An example, with a follow-up question at the end that relates to this topic then on restructuring data.
In my world I receive a Salesforce Account object, which is denormalized, to the point of having over 300 columns. Within it the users have captured things like contacts, and contract data. Just. Don’t. Ask. sighs sadly For example, the contract data includes a Contract Number and various other fields like data signed and so on. When a new Contract is created the fields, including the Contract number, are overwritten.
To add to the complexity I have a second CRM, using MS Dynamics, providing Account and Contract as separate normalized sources.
Some of those Accounts across the two CRM systems refer to the same business entity but they do not share a business key. I am getting users to identify the links between the Accounts because its obvious and because it creates massive business value for things like cross-sell, single invoicing etc, and business value ultimately what matters more than anything else we do. Avoiding a rebuild on your data model through using data vault is good because it provides business value through a long-lasting data model, not just because of its inherent structure being pleasing to the eye.
In looking at my approach I could:
- create a “Source System Vault” with hubs in the RV that have a similar name, but separated by source as well e.g. h_account_salesforce + h_account_dynamics + h_contract_dynamics,
- logically split the Account in Salesforce into Account and Contract during staging. So I end up with h_account and h_contract, each of which has the semantic meaning, the same grain, and each of which has has sats for the different source systems.

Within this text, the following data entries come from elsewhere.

--- config.mk ---
export PLATFORM = sky130hd
export DESIGN_NAME = rx_evt_counters
export DESIGN_NICKNAME = d
export VERILOG_FILES = /design/src/rtl/evt_cnt_pkg.sv /design/src/rtl/evt_sat_counter.sv /design/src/rtl/evt_read_port.sv /design/src/rtl/evt_warn_irq.sv /design/src/rtl/rx_evt_counters.sv
export SDC_FILE = /design/constraint.sdc
export NUM_CORES = 1
export LEC_CHECK = 0
export ABC_AREA = 0
export BUFFER_PORTS_ARGS = -buffer_cell sky130_fd_sc_hd__buf_2
export CORE_AREA = 10 10 76 78
export DETAILED_ROUTE_END_ITERATION = 12
export DIE_AREA = 0 0 86 88
export PLACE_DENSITY_LB_ADDON = 0.3
export SYNTH_ARGS = -nofsm -noshare
export SYNTH_HDL_FRONTEND = slang
export SYNTH_SLANG_ARGS = --single-unit
--- constraint.sdc ---
create_clock -name clk -period 4.2 [get_ports clk]
set_clock_uncertainty 0.15 [all_clocks]
set_input_delay 0 -clock clk [delete_from_list [all_inputs] [get_ports clk]]
set_output_delay 0 -clock clk [all_outputs]
set_load 0.01 [all_outputs]
--- src/rtl/evt_cnt_pkg.sv ---
package evt_cnt_pkg;

    // Fixed slot order of the host read map
    typedef enum logic [1:0] {
        SLOT_CRC   = 2'd0,
        SLOT_ALIGN = 2'd1,
        SLOT_MISS  = 2'd2,
        SLOT_NONE  = 2'd3
    } cnt_slot_e;

    // Per-counter control for one cycle
    typedef struct packed {
        logic clr;
        logic inc;
    } cnt_ctl_t;

    // Next value of a saturating counter. A clear combined with an
    // increment yields 1, so no event is lost.
    function automatic logic [15:0] sat_next(input logic [15:0] cur,
                                             input logic [15:0] top,
                                             input cnt_ctl_t    ctl);
        logic [15:0] nxt;
        nxt = cur;
        if (ctl.clr)
            nxt = ctl.inc ? 16'd1 : 16'd0;
        else if (ctl.inc && (cur != top))
            nxt = cur + 16'd1;
        return nxt;
    endfunction

endpackage

--- src/rtl/evt_sat_counter.sv ---
module evt_sat_counter
    import evt_cnt_pkg::*;
#(
    parameter int W = 8
) (
    input  logic         clk,
    input  logic         rst,
    input  cnt_ctl_t     ctl,
    output logic [W-1:0] cnt
);
    localparam logic [15:0] TOP = 16'((1 << W) - 1);

    logic [15:0] wide_cur;
    logic [15:0] wide_nxt;

    always_comb begin
        wide_cur = 16'(cnt);
        wide_nxt = sat_next(wide_cur, TOP, ctl);
    end

    always_ff @(posedge clk) begin
        if (rst)
            cnt <= '0;
        else
            cnt <= wide_nxt[W-1:0];
    end
endmodule

--- src/rtl/evt_read_port.sv ---
module evt_read_port #(
    parameter int W      = 8,
    parameter int N      = 3,
    parameter int ADDR_W = 2
) (
    input  logic                clk,
    input  logic                rst,
    input  logic [N-1:0][W-1:0] cnts,
    input  logic                rd_en,
    input  logic [ADDR_W-1:0]   rd_addr,
    output logic [N-1:0]        clr,
    output logic [W-1:0]        rd_data
);
    logic         hit;
    logic [W-1:0] sel_val;

    always_comb begin
        hit     = rd_en && (int'(rd_addr) < N);
        sel_val = '0;
        for (int k = 0; k < N; k++)
            if (int'(rd_addr) == k)
                sel_val = cnts[k];
    end

    genvar g;
    generate
        for (g = 0; g < N; g++) begin : g_clr
            assign clr[g] = hit && (int'(rd_addr) == g);
        end
    endgenerate

    always_ff @(posedge clk) begin
        if (rst)
            rd_data <= '0;
        else if (rd_en)
            rd_data <= hit ? sel_val : '0;
    end
endmodule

After a chat in the Slack channel I have chosen #2 because:
- an un-restructured “source system vault” for hubs without any other analysis feels like such an anti-pattern
- the Contract Number is clearly a business key in its business intent and use and should therefore be in a separate hub, which is shares with a different semantically identical source
- if anybody asked I could easily recreate the source data for any date (or all dates) by joining the two sats for Salesforce back together in my info mart
- as Dan Linstedt states, “hard business rules never change the meaning of incoming data, only the way the data is stored”. This is achieved.
- In the BV I’ll be able to add a same-as link table between the records sitting in h_account once the users provide me with a source for that information.
So, my question then.
When Will, in his comment above, says
The guidance is clear, don’t restructure the source
I’d suggest that we need a little more nuance, at least with regard to one scenario. Dan Linstedt includes a specific example of denormalized XML data in section 11.9 and is clear that denormalized sources should to be normalized before loading into the staging area, in advance of data vault transforms. Dan’s examples actually decomposes the Passenger Name into a separate hub… which feels like going too far, since a name (first+last) is really not very unique!
So, if we can agree that Data Vault allows for some restructuring into hubs I’m interested in having a discussion on handling denormalized data and the extent to which it should be restructured. If I can be as bold to paraphrase Will, the guidance is clear, you should restructure the source in some cases, but what are the caveats on this? Is it as simple as the identification of multiple business keys within a single source? Or is it messier than that?